Only the lines of the data below from the one with "global placement |" through the one with "share of wire" are wanted. Repeat them exactly.

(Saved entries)
------------------------------------------------------------

[src/rtl/sprite_palette_bank.sv]
// rtl/sprite_palette_bank.sv - run-time writable multi-palette sprite colour lookup, 1-cycle registered output
// Optional damage-flash effect built only when PALETTE_FLASH_EN is defined.
module sprite_palette_bank #(
  parameter int IDX_W        = 3,
  parameter int NUM_PAL      = 4,
  parameter int COLOR_W      = 4,
  parameter int FLASH_FRAMES = 16,
  localparam int PAL_W       = (NUM_PAL > 1) ? $clog2(NUM_PAL) : 1
) (
  input  logic                 Clk,
  input  logic                 Reset_n,
  input  logic                 pix_valid,
  input  logic [PAL_W-1:0]     pal_sel,
  input  logic [IDX_W-1:0]     index,
  input  logic                 wr_en,
  input  logic [PAL_W-1:0]     wr_pal,
  input  logic [IDX_W-1:0]     wr_idx,
  input  logic [3*COLOR_W-1:0] wr_data,
  input  logic                 frame_start,
  input  logic                 flash_trig,
  output logic [COLOR_W-1:0]   red,
  output logic [COLOR_W-1:0]   green,
  output logic [COLOR_W-1:0]   blue,
  output logic                 out_valid,
  output logic                 transparent,
  output logic                 flash_active
);

  localparam int DEPTH = 1 << IDX_W;
  localparam int DW    = 3 * COLOR_W;
  localparam logic [PAL_W:0] NUM_PAL_L = (PAL_W + 1)'(NUM_PAL);
  localparam logic [7:0]     FLASH_LOAD = 8'(FLASH_FRAMES);

  // Map a 4-bit reference nibble onto COLOR_W bits, MSB-aligned.
  function automatic logic [COLOR_W-1:0] widen(input logic [3:0] n);
    logic [COLOR_W-1:0] c;
    c = '0;
    for (int b = 0; b < 4; b++) begin
      if (COLOR_W - 1 - b >= 0) c[COLOR_W-1-b] = n[3-b];
    end
    return c;
  endfunction

  function automatic logic [DW-1:0] default_entry(input int i);
    logic [11:0] n;
    case (i)
      0:       n = 12'h0E1;
      1:       n = 12'h050;
      2:       n = 12'hC20;
      3:       n = 12'hD98;
      4:       n = 12'h754;
      5:       n = 12'h000;
      6:       n = 12'h610;
      7:       n = 12'h0A0;
      default: n = 12'h000;
    endcase
    return {widen(n[11:8]), widen(n[7:4]), widen(n[3:0])};
  endfunction

  logic [DW-1:0]    mem [NUM_PAL][DEPTH];
  logic             wr_ok;
  logic [PAL_W-1:0] rd_pal;
  logic [DW-1:0]    rd_entry;
  logic             white_en;

  assign wr_ok    = wr_en && ({1'b0, wr_pal} < NUM_PAL_L);
  assign rd_pal   = ({1'b0, pal_sel} < NUM_PAL_L) ? pal_sel : '0;
  assign rd_entry = mem[rd_pal][index];

  always_ff @(posedge Clk or negedge Reset_n) begin
    if (!Reset_n) begin
      for (int p = 0; p < NUM_PAL; p++) begin
        for (int i = 0; i < DEPTH; i++) begin
          mem[p][i] <= default_entry(i);
        end
      end
    end else if (wr_ok) begin
      mem[wr_pal][wr_idx] <= wr_data;
    end
  end

  // Lookup reads the array before this edge's write lands, giving read-before-write.
  always_ff @(posedge Clk or negedge Reset_n) begin
    if (!Reset_n) begin
      red         <= '0;
      green       <= '0;
      blue        <= '0;
      out_valid   <= 1'b0;
      transparent <= 1'b0;
    end else begin
      out_valid <= pix_valid;
      if (pix_valid) begin
        transparent <= (index == '0);
        if (white_en && (index != '0)) begin
          {red, green, blue} <= '1;
        end else begin
          {red, green, blue} <= rd_entry;
        end
      end
    end
  end

`ifdef PALETTE_FLASH_EN
  typedef enum logic {IDLE, FLASH} state_t;

  state_t     state, state_n;
  logic [7:0] fcnt, fcnt_n;
  logic       phase, phase_n;

  always_ff @(posedge Clk or negedge Reset_n) begin
    if (!Reset_n) begin
      state <= IDLE;
      fcnt  <= 8'd0;
      phase <= 1'b0;
    end else begin
      state <= state_n;
      fcnt  <= fcnt_n;
      phase <= phase_n;
    end
  end

  // A trigger always reloads, even on a frame boundary.
  always_comb begin
    state_n = state;
    fcnt_n  = fcnt;
    phase_n = phase;
    if (flash_trig) begin
      state_n = FLASH;
      fcnt_n  = FLASH_LOAD;
      phase_n = 1'b1;
    end else if ((state == FLASH) && frame_start) begin
      if (fcnt == 8'd1) begin
        state_n = IDLE;
        fcnt_n  = 8'd0;
        phase_n = 1'b0;
      end else begin
        fcnt_n  = fcnt - 8'd1;
        phase_n = ~phase;
      end
    end
  end

  assign flash_active = (state == FLASH);
  assign white_en     = phase;
`else
  logic unused_flash;

  assign unused_flash = ^{frame_start, flash_trig, FLASH_LOAD};
  assign flash_active = 1'b0;
  assign white_en     = 1'b0;
`endif

endmodule

[config.mk]
export PLATFORM = sky130hd
export DESIGN_NAME = sprite_palette_bank
export DESIGN_NICKNAME = d
export VERILOG_FILES = /design/src/rtl/sprite_palette_bank.sv
export SDC_FILE = /design/constraint.sdc
export NUM_CORES = 1
export LEC_CHECK = 0
export ABC_AREA = 0
export CORE_ASPECT_RATIO = 1.1
export CORE_UTILIZATION = 29
export DETAILED_ROUTE_END_ITERATION = 8
export MAX_ROUTING_LAYER = met4
export PLACE_DENSITY = 0.42
export SLEW_MARGIN = 20
export SYNTH_ARGS = -nofsm -noshare
export SYNTH_HDL_FRONTEND = slang
export SYNTH_SLANG_ARGS = --single-unit
[constraint.sdc]
create_clock -name Clk -period 2 [get_ports Clk]
set_clock_uncertainty 0.05 [all_clocks]
set_input_delay 0.2 -clock Clk [delete_from_list [all_inputs] [get_ports Clk]]
set_output_delay 0.2 -clock Clk [all_outputs]
set_load 0.01 [all_outputs]
After elaboration in Yosys (flattened, before gate mapping):

Cells that the tools add are included.

* bits in registers: 398
* input port bits: 28
* output and inout bits: 15
* logic and storage cells: 61

* magnitude comparators: 6
* multiplexer cells: 11
* bitwise gates (word level): 4
* reductions and logical operators: 3

Operators by type and width (count)
* $bwmux W384: 1
* $mux W96: 3
* $bmux W96 S2: 1
* $demux W96 S2: 1
* $bmux W12 S3: 1
* $demux W12 S3: 1
* $mux W12: 3
* $ge A4 B4 Y1 const B: 2
* $not A3 Y4: 2
* $ge A3 B3 Y1 const B: 2
* $not A2 Y3: 2
* $lt A4 B1 Y1 const B: 1
* $logic_not A3 Y1: 1
* $lt A3 B1 Y1 const B: 1
* $logic_and A1 B1 Y1: 2

Depth between registers and ports, before layout:

* depth after elaboration: 8
* gate-level depth with buffers: 8
* mapped depth without buffers: 4

Worst setup path before layout:

Ideal clock, no wire load.

* kind: in2reg
* start: input pal_sel[1]
* end: register green[0]
* setup time: 140 ps
* arrival: 1667 ps
* data required time: 1810 ps
* path slack: 143 ps
* stages: 6
* path buffers: 2
* cell sequence: buf_6 -> buf_12 -> mux4_1 -> mux2_2 -> a2111oi_0 -> a211oi_1

* cells in the longest elaborated chain, start to end: 7

RTL lines
* from (decl): RTL line 13 `input logic [PAL_W-1:0] pal_sel,`
* $not A2 Y3 (implied by the code): RTL line 68 `assign rd_entry = mem[rd_pal][index];`
* $bmux W96 S2: RTL line 68
* $mux W96 (implied by the code) (2 in series): RTL line 68
* $bmux W12 S3: RTL line 68
* $mux W12 (implied by the code) (2 in series): RTL line 68
* to (signal assigned): RTL line 97 `{red, green, blue} <= rd_entry;`
* to (decl): RTL line 22 `output logic [COLOR_W-1:0] green,`

Every way passes these cells. The select of a mux whose other input is x is not followed.
A chain may end at the register's enable or synchronous reset.

Worst setup path after layout:

* start: register mem[6] (netlist bit)
* end: register green[2]

* cells in the longest elaborated chain, start to end: 6

RTL lines
* from (decl): RTL line 60 `logic [DW-1:0] mem [NUM_PAL][DEPTH];`
* from (signal, indexed assignment): RTL line 74 `mem[p][i] <= default_entry(i);`
* from (signal, indexed assignment): RTL line 78 `mem[wr_pal][wr_idx] <= wr_data;`
* $bmux W96 S2: RTL line 68
* $mux W96 (implied by the code) (2 in series): RTL line 68
* $bmux W12 S3: RTL line 68
* $mux W12 (implied by the code) (2 in series): RTL line 68

Every way passes these cells. The select of a mux whose other input is x is not followed.

==> summary.md <==
| Metric | Value |
|---|---|
| Area Growth Syn to Fin | `22.0%` |
| Logic gate share of total power | `0.162` |
| Register bit total from synthesis | `398` |
| Slowest CP cell | `mux4_2` |
| Slew HR | `0.488` |
| Final Setup Violations | `0` |
| Max-cap violation count | `0` |
| Commonest non-fill, non-tap cells in the layout | `mux2_2, dfrtp_1, dfstp_2` |
| Place WS | `-615 ps` |
| CP max FO | `2` |
| Clock Path Buffers | `3` |
| Worst Tran Pin Value | `766 ps` |
| Critical Path, Cell by Cell | `mux4_2 -> mux2_2 -> a2111oi_1 -> buf_4 -> a211oi_1` |
| Mapped Cells | `1201` |
| Synthesized area | `0.0183 mm2` |
| Worst skew pair latency | `600 ps` |
| CP arrival | `2380 ps` |
| Tcrit/Tclk final | `0.992` |
| Synth warn | `0` |
| Type of the worst setup path | `flip-flop to flip-flop` |
| Vias per cell | `4.78` |
| DR WL/cell | `22.7 um` |
| Clock transition at path regs | `60 ps` |
| Max-slew violations | `0` |
| Die Ht | `265 um` |
| Outcome | `finished, final reports clean` |
| Post-place instance area | `0.0206 mm2` |
| Top_reg_cell synth | `dfrtp_1` |
| Number of synthesized flops with an enable pin | `0` |
| Reg power frac | `0.464` |
| Cell area after layout | `0.0223 mm2` |
| P per Cell Area | `1030 mW/mm2` |
| Syn nets | `1229` |
| Nets | `1338` |
| Initial DRC Count | `439` |
| Ys async rst share | `1.00` |
| CTS Buf Count | `47` |
| Via Count | `10400` |
| Seq/Total Area, Yosys | `0.552` |
| IO Pins | `43` |
| Layout cell share with drive strength beyond 1 | `0.585` |
| Count of input and output buffers | `39` |
| Clk sinks | `398` |
| Largest net degree at the start of global routing | `69` |
| H-tree depth | `2` |
| Leakage power | `9.54 nW` |
| Vias in the first global route | `11500` |
| Synthesized area per cell | `15.2 um2` |
| Row Count | `96` |
| Root buffer cell | `clkbuf_16` |
| Crit path capture type | `flip-flop` |
| Commonest non-fill, non-tap cell in the layout | `mux2_2` |
| DRT antenna net count | `0` |
| Worst Hold Class | `input pin to async pin` |
| Hold Fails Final Rpt | `0` |
| Crit path launch type | `flip-flop` |
| Die area | `0.0640 mm2` |
| CP peak stage delay | `460 ps` |
| Sw frac | `0.252` |
| Post-synth cell types | `38` |
| Peak VDD IR | `604 uV` |
| Tmin final | `1980 ps` |
| Unrepaired setup endpoints after global routing | `true` |
| Core Area | `0.0623 mm2` |
| Die W | `241 um` |
| Clock group share of total power | `0.375` |
| PnR worst setup slack | `16.7 ps` |
| HPWL Detailed | `32600 um` |
| DR pass1 iterations | `4` |
| Internal power | `17.2 mW` |
| Req. time, crit path | `2400 ps` |
| Max Clk Rate | `504 MHz` |
| Initial antenna violation count | `0` |
| Placer Congestion | `0.765` |
| Starting Density | `0.293` |
| GR Overflow Total | `0` |
| Global-route usage over all layers | `0.167` |
| Worst hold slack | `91.1 ps` |
| # DRC | `0` |
| First-pass GRT wire length | `77100 um` |
| Final Routed Wirelength | `49400 um` |
| Sw Pwr | `5.79 mW` |
| CTS tree | `built` |
per-stage QoR:
stage | TNS [ps] | util | instances | total power, mW
floorplan | 0 | - | 1201 | 13.0
global placement | -35900 | 0.330 | 2094 | 14.4
detailed placement | -35440 | 0.330 | 2094 | 14.5
CTS | -58.7 | 0.356 | 2181 | 23.3
global route | -74.4 | 0.357 | 2180 | 24.2
finish | 0 | 0.357 | 2181 | 23.0
path summary, 6_finish.rpt:
kind                            cells after the start           to     start  slack, ps
worst min register to register                      1     mem[279]  mem[279]        450
min in group Clk                                    4  transparent  index[0]        250
max in group asynchronous                           3     mem[358]   Reset_n       1010
worst max register to register                      5     green[2]    mem[6]         20
worst max-delay path                                5     green[2]    mem[6]         20
worst min-delay path                                2     mem[173]   Reset_n         90
final cells by class:
type	count	area (um2)
well taps	833	1040
diodes	1	2.50
repair buffers	167	1830
fillers	5927	40100
clock inverters	12	144
clock buffers	74	1410
inverters	1	3.75
flip-flops and latches	398	10100
multi-input cells	695	7770
metal layers:
layer  GRT usage  wire (um)  share of wire
met2       0.266      24200           0.49
met5           -          0              0
met1       0.225      23100           0.47
met4      0.0383        916          0.019
met3      0.0221       1200          0.024
synth_stat cells (all sizes together) (3+ instances only):
library cell / number / area (um2)
mux2: 408 / 4590
nor3: 3 / 15.0
a211oi: 21 / 158
nor2: 30 / 113
a2111oi: 9 / 78.8
or3b: 4 / 35.0
mux2i: 68 / 681
a221oi: 3 / 26.3
dfrtp: 294 / 7360
o221ai: 4 / 35.0
nand2: 30 / 113
dfstp: 104 / 2730
nand3b: 5 / 37.5
nor3b: 4 / 30.0
clkbuf: 67 / 262
buf: 39 / 287
o22ai: 30 / 188
mux4: 62 / 1420
worst max-delay path, delay by kind of cell (launching register included):
family,cells,cell delay [ps]
compound gates,2,470
buf+inv,1,180
mux,2,790
flops,1,370
power groups by stage:
stage               clock network (mW)  logic (mW)  registers, mW
floorplan                            0        2.52           10.5
global placement                     0        3.61           10.8
detailed placement                   0        3.69           10.8
CTS                               8.91        3.74           10.7
global route                      9.26        4.04           10.9
finish                            8.61        3.71           10.7
sequential cells by signal (all words and copies together), names as in the netlist:
name and count:
mem 384, green 4, out_valid 1, transparent 1, blue 4, red 4
logic make-up (layout without fill, tap and decap cells):
| kind of cell | after synthesis | in the layout | share of synthesized area |
|---|---|---|---|
| DFF | 398 | 398 | 0.552 |
| and+or+nand+nor | 87 | 87 | 0.0225 |
| muxes | 538 | 538 | 0.367 |
| other | 1 | 2 | 0.000205 |
| buffers and inverters | 108 | 254 | 0.0307 |
| AOI/OAI and AO/OA | 69 | 69 | 0.0273 |
repair_timing:
item / 4_1_cts / 5_1_grt
endpoints found under the hold margin: 304 / 0
setup buffers: 0 / 0
hold buffers: 1 / 0
pin swaps: 1 / 1
resized for setup: 14 / 18
endpoints found under the setup margin: 8 / 9
Power figures use the tool's default switching activity.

------------------------------------------------------------

Task result ▸
global placement | -35900 | 0.330 | 2094 | 14.4
detailed placement | -35440 | 0.330 | 2094 | 14.5
CTS | -58.7 | 0.356 | 2181 | 23.3
global route | -74.4 | 0.357 | 2180 | 24.2
finish | 0 | 0.357 | 2181 | 23.0
path summary, 6_finish.rpt:
kind                            cells after the start           to     start  slack, ps
worst min register to register                      1     mem[279]  mem[279]        450
min in group Clk                                    4  transparent  index[0]        250
max in group asynchronous                           3     mem[358]   Reset_n       1010
worst max register to register                      5     green[2]    mem[6]         20
worst max-delay path                                5     green[2]    mem[6]         20
worst min-delay path                                2     mem[173]   Reset_n         90
final cells by class:
type	count	area (um2)
well taps	833	1040
diodes	1	2.50
repair buffers	167	1830
fillers	5927	40100
clock inverters	12	144
clock buffers	74	1410
inverters	1	3.75
flip-flops and latches	398	10100
multi-input cells	695	7770
metal layers:
layer  GRT usage  wire (um)  share of wire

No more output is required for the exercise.